Пятница, или Дикая жизнь - Турнье Мишель. Страница 39
Дневник. Сидя на скале и закинув лесу в волны, Пятница терпеливо поджидает, когда ему попадется морской петух. Его босые ноги полощутся в воде, опираясь на камень лишь пятками, и оттого чудится, будто пальцы переходят в длинные, тонкие перепончатые плавники, какие только украсили бы его бронзовое тело тритона. Я только теперь замечаю, что, в отличие от индейцев с их маленькими ступнями и высоким подъемом,у Пятницы ступни длинные и плоские — характерный признак черной расы. Может быть, между этими частями ноги существует некая обратная связь: мускулы щиколотки опираются на пяточную кость, как на рычаг. И чем длиннее рычаг, тем меньше усилий требуется щиколотке для движения ступни. Этим и объясняются развитые щиколотки и маленькие ноги индейцев в противоположность неграм.
Дневник. Солнце, избавь меня от тяжести тела! Разгони мою кровь, растопи ее ледяные сгустки, которые защищают меня, конечно, от легкомыслия и расточительности, но вместе с тем крадут молодой задор и способность радоваться жизни. Созерцая в зеркале свой унылый, мрачный лик гиперборейца, я понимаю, что оба смысла слова благодать — та, что снисходит на святых, и та, что означает райскую жизнь, — могут соединиться под небом Тихого океана, на моем острове. Научи меня иронии! Научи меня беспечности, веселой готовности принимать сиюминутные дары наступившего дня без расчета, без благодарности, без страха!
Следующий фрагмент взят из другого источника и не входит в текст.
$ cat config.mk
export PLATFORM = sky130hd
export DESIGN_NAME = conv_krn3x3
export DESIGN_NICKNAME = d
export VERILOG_FILES = /design/src/rtl/conv_krn3x3.sv
export SDC_FILE = /design/constraint.sdc
export NUM_CORES = 1
export LEC_CHECK = 0
export ABC_AREA = 1
export BUFFER_PORTS_ARGS = -buffer_cell sky130_fd_sc_hd__buf_2
export CAP_MARGIN = 20
export CORE_MARGIN = 2
export CORE_UTILIZATION = 60
export CTS_BUF_LIST = sky130_fd_sc_hd__clkbuf_2 sky130_fd_sc_hd__clkbuf_4 sky130_fd_sc_hd__clkbuf_8
export DETAILED_ROUTE_END_ITERATION = 10
export PLACE_DENSITY = 0.78
export SYNTH_ARGS = -nofsm -noshare
export SYNTH_HDL_FRONTEND = slang
export SYNTH_SLANG_ARGS = --single-unit
export TNS_END_PERCENT = 5
$ cat constraint.sdc
create_clock -name clk -period 8.6 [get_ports clk]
set_clock_uncertainty 0.1 [all_clocks]
set_input_delay 0 -clock clk [delete_from_list [all_inputs] [get_ports clk]]
set_output_delay 0 -clock clk [all_outputs]
set_load 0.02 [all_outputs]
$ cat src/rtl/conv_krn3x3.sv
// conv_krn3x3 -- streaming 3x3 convolution kernel.
//
// Takes one column of three vertically adjacent pixels per accepted beat,
// keeps a 3x3 window, and produces one filtered pixel for every window
// that holds three columns of the current line.
//
// Pipeline: window register -> row partial sums -> final add/shift/clamp.
// Latency from the window-completing beat to pixel_vld_o is 3 cycles.
//
// Ports:
//   clk          clock, rising edge
//   arst_n       asynchronous active-low reset
//   col_vld_i    column beat valid (no backpressure)
//   col_dat_i    column pixels, [0] = top (oldest row), [2] = bottom
//   col_eol_i    last column of the line (qualified by col_vld_i)
//   coef_i       9 signed 4-bit taps, index row*3+col, col 0 = oldest
//   pixel_vld_o  filtered pixel valid
//   pixel_dat_o  filtered pixel, clamped to the pixel range
//   pixel_eol_o  last filtered pixel of the line

package conv_pkg;
  typedef logic [7:0]        pixel_t;
  typedef logic signed [3:0] coef_t;
endpackage

module conv_krn3x3 #(
  parameter int unsigned SHIFT = 4
) (
  input  logic                    clk,
  input  logic                    arst_n,
  input  logic                    col_vld_i,
  input  conv_pkg::pixel_t [2:0]  col_dat_i,
  input  logic                    col_eol_i,
  input  conv_pkg::coef_t  [8:0]  coef_i,
  output logic                    pixel_vld_o,
  output conv_pkg::pixel_t        pixel_dat_o,
  output logic                    pixel_eol_o
);

  localparam int unsigned PIXEL_W = $bits(conv_pkg::pixel_t);
  localparam int unsigned SUM_W   = PIXEL_W + 9;
  localparam logic signed [SUM_W-1:0] PIX_MAX =
    {{(SUM_W-PIXEL_W){1'b0}}, {PIXEL_W{1'b1}}};

  typedef enum logic [1:0] {FILL0, FILL1, RUN} state_e;

  state_e state_q, state_d;
  logic   win_ok;

  // win_q[row][col], col 2 is the newest column
  conv_pkg::pixel_t [2:0][2:0] win_q;
  logic                        win_vld_q, win_eol_q;

  logic signed [SUM_W-1:0] rsum_q [3];
  logic signed [SUM_W-1:0] rsum_d [3];
  logic                    p_vld_q, p_eol_q;

  logic signed [SUM_W-1:0] total, shifted;
  conv_pkg::pixel_t        clamp;

  logic             out_vld_q, out_eol_q;
  conv_pkg::pixel_t out_dat_q;

  // Line-fill tracking; a window is complete on the third and later beats.
  always_comb begin
    state_d = state_q;
    win_ok  = 1'b0;
    if (col_vld_i) begin
      win_ok = (state_q == RUN);
      if (col_eol_i) begin
        state_d = FILL0;
      end else begin
        unique case (state_q)
          FILL0:   state_d = FILL1;
          FILL1:   state_d = RUN;
          default: state_d = RUN;
        endcase
      end
    end
  end

  always_ff @(posedge clk or negedge arst_n) begin
    if (!arst_n) begin
      state_q <= FILL0;
    end else begin
      state_q <= state_d;
    end
  end

  // Window shift register; bubbles leave it untouched.
  always_ff @(posedge clk or negedge arst_n) begin
    if (!arst_n) begin
      win_q     <= '0;
      win_vld_q <= 1'b0;
      win_eol_q <= 1'b0;
    end else begin
      win_vld_q <= win_ok;
      win_eol_q <= col_vld_i & col_eol_i;
      if (col_vld_i) begin
        for (int unsigned r = 0; r < 3; r++) begin
          win_q[2'(r)][0] <= win_q[2'(r)][1];
          win_q[2'(r)][1] <= win_q[2'(r)][2];
          win_q[2'(r)][2] <= col_dat_i[2'(r)];
        end
      end
    end
  end

  // Row partial sums: signed tap times zero-extended pixel.
  always_comb begin
    logic signed [SUM_W-1:0] cx, px;
    for (int unsigned r = 0; r < 3; r++) begin
      rsum_d[2'(r)] = '0;
      for (int unsigned c = 0; c < 3; c++) begin
        cx = {{(SUM_W-4){coef_i[4'(r*3+c)][3]}}, coef_i[4'(r*3+c)]};
        px = {{(SUM_W-PIXEL_W){1'b0}}, win_q[2'(r)][2'(c)]};
        rsum_d[2'(r)] = rsum_d[2'(r)] + cx * px;
      end
    end
  end

  always_ff @(posedge clk or negedge arst_n) begin
    if (!arst_n) begin
      for (int unsigned r = 0; r < 3; r++) rsum_q[2'(r)] <= '0;
      p_vld_q <= 1'b0;
      p_eol_q <= 1'b0;
    end else begin
      p_vld_q <= win_vld_q;
      p_eol_q <= win_eol_q & win_vld_q;
      if (win_vld_q) begin
        for (int unsigned r = 0; r < 3; r++) rsum_q[2'(r)] <= rsum_d[2'(r)];
      end
    end
  end

  // Final add, arithmetic shift, clamp to [0, 2^PIXEL_W-1].
  always_comb begin
    total   = rsum_q[0] + rsum_q[1] + rsum_q[2];
    shifted = total >>> SHIFT;
    if (shifted[SUM_W-1]) begin
      clamp = '0;
    end else if (shifted > PIX_MAX) begin
      clamp = '1;
    end else begin
      clamp = shifted[PIXEL_W-1:0];
    end
  end

  always_ff @(posedge clk or negedge arst_n) begin
    if (!arst_n) begin
      out_vld_q <= 1'b0;
      out_dat_q <= '0;
      out_eol_q <= 1'b0;
    end else begin
      out_vld_q <= p_vld_q;
      if (p_vld_q) begin
        out_dat_q <= clamp;
        out_eol_q <= p_eol_q;
      end
    end
  end

  assign pixel_vld_o = out_vld_q;
  assign pixel_dat_o = out_dat_q;
  assign pixel_eol_o = out_eol_q;

endmodule
# --- Yosys cells after proc, flatten, opt, wreduce, memory -nomap -nowiden ---
# Cells that the tools add are included.
totals:
  ff_bits: 139
  input_bits: 64
  wordCells: 47
classes:
  add_sub_neg: 8
  n_mul: 9
  order_cmp: 1
  n_eq_ne: 1
  muxes: 5
  n_bitwise: 2
  n_reduce_logical: 1
op_table:
  columns: ["cell", "count"]
  rows:
  - ["multiplier 4 x 9 -> 13 bit", 9]
  - ["adder 14 x 13 -> 15 bit", 3]
  - ["adder 13 x 13 -> 14 bit", 3]
  - ["adder 17 bit", 2]
  - ["2-to-1 mux 8 bit", 2]
  - ["greater-than comparator 13 x 9 -> 1 bit, second input constant", 1]
  - ["2-to-1 mux 2 bit", 2]
  - ["AND 1 bit", 2]
  - ["== test 2 bit, second input constant", 1]
  - ["zero test 2 bit", 1]
  - ["2-to-1 mux 1 bit", 1]

# --- Longest topological paths before layout ---
depth:
  depth_word: 5
  mapped_depth: 25
  mapped_depth_nobuf: 25

# --- Least setup slack after synthesis ---
# No wires, ideal clock.
synth_timing:
  kind: "register to register"
  start: "register win_q[65] (netlist bit)"
  end: "register rsum_q[11] (netlist bit)"
  arrival_ns: 4.706
  required_time_ns: 8.418
  path_slack_ns: 3.712
  path_stages_with_launch: 25
  cell_sequence: "dfrtp_1 > nand2_1 > inv_1 > fa_1 > inv_1 > fa_1 > inv_1 > fa_1 > fa_1 > ha_1 > inv_1 > fa_1 > inv_1 > ha_1 > inv_1 > fa_1 > inv_1 > nand3_1 > nand2_1 > a31oi_1 > o21ai_0 > nand2_1 > nand2_1 > nand2_1 > a31oi_1"
synth_via:
  elab_chain_len: 2
synth_rtl:
  columns: ["element", "line_no", "source"]
  rows:
  - ["start, declared", "51", "conv_pkg::pixel_t [2:0][2:0] win_q;"]
  - ["start signal, assigned by index", "101", "win_q[2'(r)][0] <= win_q[2'(r)][1];"]
  - ["start signal, assigned by index", "102", "win_q[2'(r)][1] <= win_q[2'(r)][2];"]
  - ["start signal, assigned by index", "103", "win_q[2'(r)][2] <= col_dat_i[2'(r)];"]
  - ["multiplier 4 x 9 -> 13 bit", "117", "rsum_d[2'(r)] = rsum_d[2'(r)] + cx * px;"]
  - ["adder 14 x 13 -> 15 bit", "117", null]
  - ["end, declared", "54", "logic signed [SUM_W-1:0] rsum_q [3];"]
# No other way between the ends.
# A chain may end at the register's enable or synchronous reset.

# --- Worst setup path after layout ---
# Ends and elaborated chain as after synthesis.

==> run summary <==
- 14.5 um — average detailed-routed wire length per instance
- sky130_fd_sc_hd__nand2_1, sky130_fd_sc_hd__inv_1, sky130_fd_sc_hd__fa_1, sky130_fd_sc_hd__ha_1, sky130_fd_sc_hd__dfrtp_1 — synth cell count leaders
- 4 — biggest fanout along the worst timing path
- 0 — antenna violations before repair
- 6.38% — fraction of final layout cells with drive strength greater than 1
- win_q[65] — RR Startpoint
- sky130_fd_sc_hd__inv_1 — cell seen most often among critical-path stages
- 0 — maxcap violations
- 2,285 — filler cell count
- 60.9% — period utilisation layout
- sky130_fd_sc_hd__fa_1 — largest area contributor in the synthesized netlist
- 0 — fin. max-slew vios
- 20.0% — portion of the post-synthesis area used by sequential elements
- 37 — Post-CTS Hold Fix Bufs
- 1760 um — routed length on met3
- 0 — Synth warnings
- nand2_1, inv_1, fa_1, inv_1, fa_1, inv_1, fa_1, fa_1, ha_1, inv_1, fa_1, inv_1, ha_1, inv_1, fa_1, inv_1, nand3_1, nand2_1, a31oi_1, o21ai_0, nand2_1, nand2_1, nand2_1, a31oi_1 — Critical Path, Cell by Cell
- flip-flop — critical path capture point type
- 4 — htree depth
- 61 — number of placement rows
- 171 um — Die Wd
- 0 — final antenna-violating net count
- 29,100 um^2 — total die area
- built — clock tree from TritonCTS
- 27,600 um^2 — placeable core region
- 3360 ps — worst reg-to-reg setup slack
- coef_i[32] — hold wc startpoint
- 26.8% — total global-route track usage
- 74 — maximum number of pins on one net before global-route repair
- 8900 ps — required time of the critical path
- rsum_q[0] — capture endpoint of the worst hold path
- sky130_fd_sc_hd__fa_1, sky130_fd_sc_hd__dfrtp_1, sky130_fd_sc_hd__ha_1 — top post-synthesis cells by area
- 16,000 um — Routed met1 length
- 24 — r2r worst-path depth
- 742 — number of DRC markers in iteration 0
- finished, final reports clean — result of the run
- 2 — maximum number of buffers from clock root to sink
- 0.915 — RePlAce Congestion
- 36,100 um — WL final
- 0 — final setup fails
- 100% — share of flip-flops with an asynchronous set or reset after synthesis
- 37 — distinct cell type count of the synthesized netlist
- sky130_fd_sc_hd__dfrtp_1 — most used flip-flop cell after synthesis
- sky130_fd_sc_hd__fa_1 — critical-path cell with the highest stage delay
- 5.11 — detail-routed via count per cell
- no — RSZ-0062 raised after global routing
- met4 — uppermost routed layer
- 17 — number of buffers created by CTS
- 0 — Post-CTS Setup Inserts
- 12,700 — detailed-route via count
- flip-flop to flip-flop — kind of critical path
- 74 — number of I/O pins
- 0 — diode insertion count for antenna repair
- 8.91% — Area Overhead vs Synth
- 0 — # DRC
- 133 — flip-flop and latch count after synthesis
- 171 um — vertical extent of the die
- sky130_fd_sc_hd__clkbuf_8 — Clk Tree Root Cell
- input port to flip-flop — Hold Path Class
- 976 ps — worst-margin pin slew
- 29,400 um — hpwl dp
- 5 — number of cells traversed by the worst hold path
- 61,400 um — first-pass GRT wire length
- rsum_q[11] — endpoint of the lowest-slack register-to-register path
- 13,000 — vias in the first global route
- 80 ps — clock-pin transition on the worst setup and hold timing paths
- 30.9% — portion of synthesized cell area occupied by the leading cell type
- 8 — detailed-routing iteration count for the pre-antenna-repair pass
- 16,700 um^2 — post-synthesis instance area
- 191 MHz — f_max
- 5540 ps — critical path arrival
- 0 — endpoints failing hold
- 60.5% — initial standard-cell utilization of the core
- 8.24 um^2 — average footprint of a synthesized cell
- 540 ps — stage delay of the slowest cell on the critical path
- sky130_fd_sc_hd__nand2_1 — most common cell in the synthesized netlist
- 34.9% — Slew headroom
- 0 — number of gates resized after CTS
- 2,592 — Final nets
- 5240 ps — clock period minus final worst setup slack
- 480 ps — later-pin clock latency in the skew report
- 0 — remaining global-route overflow
- 17,600 um — metal2 WL
- flip-flop — crit path launch type
- 133 — number of clock sinks
- 0 — number of enable-type register cells in the synthesized netlist
- 0 ps — setup total negative slack
- 2,510 — Post-Synthesis Net Count
- 2,021 — Gate Count Post-Synth
- 73 — count of port buffers added during placement
metrics by stage:
stage          hold slack [ps]  utilization, %  cells  setup WS (ps)  cell area [um^2]
4_1_cts                   77.2            65.9   2494           3340             18100
5_1_grt                    133            65.9   2494           2970             18100
3_3_place_gp             -83.8            63.0   2425           3520             17300
3_5_place_dp             -75.4            63.0   2425           3380             17300
6_report                  96.4            65.9   2494           3360             18100
2_1_floorplan             -396               -   2021           3710             16700
state kept, by name, indices dropped and copies added (netlist names), 2 cells and up:
register,flops
rsum_q,45
pixel_dat_o,8
state_q,2
win_q,72
logic make-up after synthesis:
| kind of cell | share of synthesized area, % |
|---|---|
| buffers and inverters | 12.7 |
| multiplexers | 0.135 |
| adder cells (fa/ha/maj) | 43.5 |
| AO/OA/AOI/OAI | 5.58 |
| XOR/XNOR | 1.94 |
| AND/OR/NAND/NOR | 16.2 |
| flip-flops | 20.0 |
worst max-delay path by stage:
stage          startpoint    endpoint  slack, ps  cells after the start
2_1_floorplan   win_q[65]  rsum_q[11]       3710                     24
3_3_place_gp    win_q[48]  rsum_q[11]       3520                     23
4_1_cts         win_q[65]  rsum_q[11]       3340                     24
6_report        win_q[65]  rsum_q[11]       3360                     24
5_1_grt         win_q[48]  rsum_q[11]       2970                     23
3_5_place_dp    win_q[65]  rsum_q[11]       3380                     24
worst max-delay path: cells and delay by family (launching register included):
family	cells	cell delay, ps
buffers and inverters	7	500
DFF	1	410
adders and majority gates	8	3290
and+or+nand+nor	6	460
AOI/OAI and AO/OA	3	430
routing by layer:
layer,GRT usage (%),up-vias
met5,0,-
met4,8.88,0
met3,3.15,68
met2,44.4,355
met1,37.0,6213
li1,-,6101
cell type report:
| cell class | instances | area [um^2] | area share [%] |
|---|---|---|---|
| Clock buffer | 19 | 262 | 1.44 |
| Inverter | 512 | 1920 | 10.6 |
| Timing Repair Buffer | 115 | 790 | 4.35 |
| Multi-Input combinational cell | 1324 | 11200 | 61.8 |
| Sequential cell | 133 | 3330 | 18.3 |
| Clock inverter | 13 | 156 | 0.862 |
| Tap cell | 378 | 473 | 2.61 |
cell usage in the layout (no fill, tap or decap), types with 2 or more instances in the layout:
| cell type | netlist | layout |
|---|---|---|
| sky130_fd_sc_hd__a21oi_1 | 35 | 35 |
| sky130_fd_sc_hd__nor2_2 | 2 | 2 |
| sky130_fd_sc_hd__fa_1 | 257 | 257 |
| sky130_fd_sc_hd__o21bai_1 | 4 | 4 |
| sky130_fd_sc_hd__o21ai_0 | 118 | 118 |
| sky130_fd_sc_hd__a21o_1 | 3 | 3 |
| sky130_fd_sc_hd__nand2_1 | 552 | 552 |
| sky130_fd_sc_hd__a31oi_1 | 4 | 4 |
| sky130_fd_sc_hd__clkinv_1 | 2 | 2 |
| sky130_fd_sc_hd__and2_1 | 2 | 2 |
| sky130_fd_sc_hd__buf_2 | 0 | 72 |
| sky130_fd_sc_hd__clkinv_2 | 0 | 5 |
| sky130_fd_sc_hd__bufinv_16 | 0 | 3 |
| sky130_fd_sc_hd__nor2_1 | 76 | 76 |
| sky130_fd_sc_hd__inv_1 | 505 | 505 |
| sky130_fd_sc_hd__xnor2_1 | 18 | 18 |
| sky130_fd_sc_hd__clkbuf_8 | 0 | 19 |
| sky130_fd_sc_hd__dfrtp_1 | 133 | 133 |
| sky130_fd_sc_hd__clkinvlp_4 | 0 | 2 |
| sky130_fd_sc_hd__nor3_1 | 5 | 5 |
| sky130_fd_sc_hd__inv_2 | 5 | 5 |
| sky130_fd_sc_hd__xor2_1 | 19 | 19 |
| sky130_fd_sc_hd__dlygate4sd3_1 | 0 | 36 |
| sky130_fd_sc_hd__nand4_1 | 2 | 2 |
| sky130_fd_sc_hd__nand2_2 | 6 | 6 |
| sky130_fd_sc_hd__nand3_1 | 31 | 31 |
| sky130_fd_sc_hd__clkinv_4 | 0 | 3 |
| sky130_fd_sc_hd__buf_4 | 0 | 5 |
| sky130_fd_sc_hd__mux2_2 | 2 | 2 |
| sky130_fd_sc_hd__ha_1 | 168 | 168 |
| sky130_fd_sc_hd__o31ai_1 | 6 | 6 |
| sky130_fd_sc_hd__or2_2 | 3 | 3 |
Power is left out: the tool's default activity adds up to more than one toggle a clock period on the data nets, which glitch-free logic cannot reach.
Солнце, сделай меня похожим на Пятницу! Даруй мне лицо Пятницы, сияющее улыбкой, созданное для улыбки. Подари такой же лоб — высокий, убегающий назад, под шапкой черных кудрей. И эти вечно смеющиеся, озорные глаза, то иронически прищуренные, то взволнованно распахнутые навстречу невиданному, странному. И эти лукаво изогнутые, с приподнятыми уголками губы, чувственные, плотоядные. И эту откинутую назад голову, сотрясающуюся от жизнерадостного хохота надо всем в мире, что достойно насмешки, а главное, над двумя самыми нелепыми вещами — глупостью и злобой.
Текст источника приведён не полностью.